Here are the top 5 skills I learned from wearing lolita fashion!
♥ "I know the word in Japanese, I just don't know how to say it!" Reading so many brand websites has given me a really unique understanding of the Japanese language. I've learned to recognize a good number of characters by sight alone, with no idea how they're actually pronounced (the one that comes to mind is 綿, which is the symbol for cotton, and which Google translate has just reminded me is pronounced "wata." Let's see how long I remember it this time!)
♠ "Hand wash only? Piece of cake! Where's my Oxi-Clean?" I used to live in fear of hand-washing my garments, but these days? Bring it on! Relatedly, if not for lolita I don't think I'd ever know what
bluing is.
♣ "I better get all of my international orders in before the dollar tanks even MORE!" Before lolita, I knew nothing about conversion rates, let alone the strength of the dollar in comparison to other countries' currencies. In my heyday of buying lolita both from Japanese sites and second-hand off the communities, I could instantly convert complicated prices to within a few dollars' worth of accuracy - euro, pounds, yen. I also knew which countries and currencies to avoid because the US dollar was currently weak against them. I've never been much of an economist, but for the first time in my life, lolita made it necessary for me to pay attention to these things.
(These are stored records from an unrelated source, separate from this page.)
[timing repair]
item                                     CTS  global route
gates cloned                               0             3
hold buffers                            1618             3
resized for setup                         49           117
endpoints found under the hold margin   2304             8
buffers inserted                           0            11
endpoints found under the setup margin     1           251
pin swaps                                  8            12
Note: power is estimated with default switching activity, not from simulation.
### config.mk
export PLATFORM = sky130hd
export DESIGN_NAME = register_bank_32x32
export DESIGN_NICKNAME = d
export VERILOG_FILES = /design/src/rtl/register_bank_32x32_pkg.sv /design/src/rtl/regbank_dump_fsm.sv /design/src/rtl/register_bank_32x32.sv
export SDC_FILE = /design/constraint.sdc
export NUM_CORES = 2
export LEC_CHECK = 0
export ABC_CLOCK_PERIOD_IN_PS = 7400
export CAP_MARGIN = 20
export CORE_AREA = 3 3 429 431
export DETAILED_ROUTE_END_ITERATION = 7
export DIE_AREA = 0 0 432 434
export PLACE_DENSITY = 0.52
export RECOVER_POWER = 100
export SYNTH_ARGS = -nofsm -noshare
export SYNTH_HDL_FRONTEND = slang
export SYNTH_SLANG_ARGS = --single-unit
### constraint.sdc
create_clock -name clk -period 7.4 [get_ports clk]
set_input_delay 1.48 -clock clk [delete_from_list [all_inputs] [get_ports clk]]
set_output_delay 1.48 -clock clk [all_outputs]
set_load 0.02 [all_outputs]
`config.mk`:
```
export PLATFORM = sky130hd
export DESIGN_NAME = uart_cmd_encoder
export DESIGN_NICKNAME = d
export VERILOG_FILES = /design/src/rtl/uart_cmd_encoder.sv
export SDC_FILE = /design/constraint.sdc
export NUM_CORES = 1
export LEC_CHECK = 0
export CAP_MARGIN = 25
export CORE_MARGIN = 1.5
export CORE_UTILIZATION = 55
export DETAILED_ROUTE_END_ITERATION = 7
export PLACE_DENSITY = 0.88
export SLEW_MARGIN = 0
export SYNTH_ARGS = -nofsm -noshare
export SYNTH_HDL_FRONTEND = slang
export SYNTH_SLANG_ARGS = --single-unit
```
`constraint.sdc`:
```
create_clock -name clk -period 4.9 [get_ports clk]
set_input_delay 1.225 -clock clk [delete_from_list [all_inputs] [get_ports clk]]
set_output_delay 1.225 -clock clk [all_outputs]
set_load 0.05 [all_outputs]
```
♦"Uh oh, creeper alert! Time to duck into this Starbucks until he's walked by." The way I assess danger is much different these days. I'm used to be heckled on the street and know when to hold my own, but I've also developed a pretty good instinct on who and what to just avoid altogether. Maybe this comes with age, and I just happened to get into lolita at a time when people naturally begin assessing danger differently, but I certainly feel like my experience walking around cities in lolita at night has helped boatloads now that I live in a city whose active nightlife I participate in.
★ "Man, this blouse is totally loliable! I just need to take it in, replace the buttons, change the sleeve shape entirely, and completely remake the collar!" Now, I've always sewn, and I'd like to think I'm fairly adept at it, putting aside my typical clumsiness and hastiness, but when I got into lolita my entire experience behind a sewing machine changed. Previously I'd so slight alterations - a hem here, a patch there - but when I started building my wardrobe, I embraced clothing reconstruction wholeheartedly. For a while there, it was like no sewing project was too big- it was worth adding a new color or item to my closet, no matter how much work it needed. Weirdly, I stayed away from making anything terribly complex on my own, but clothing surgery? That was my jam.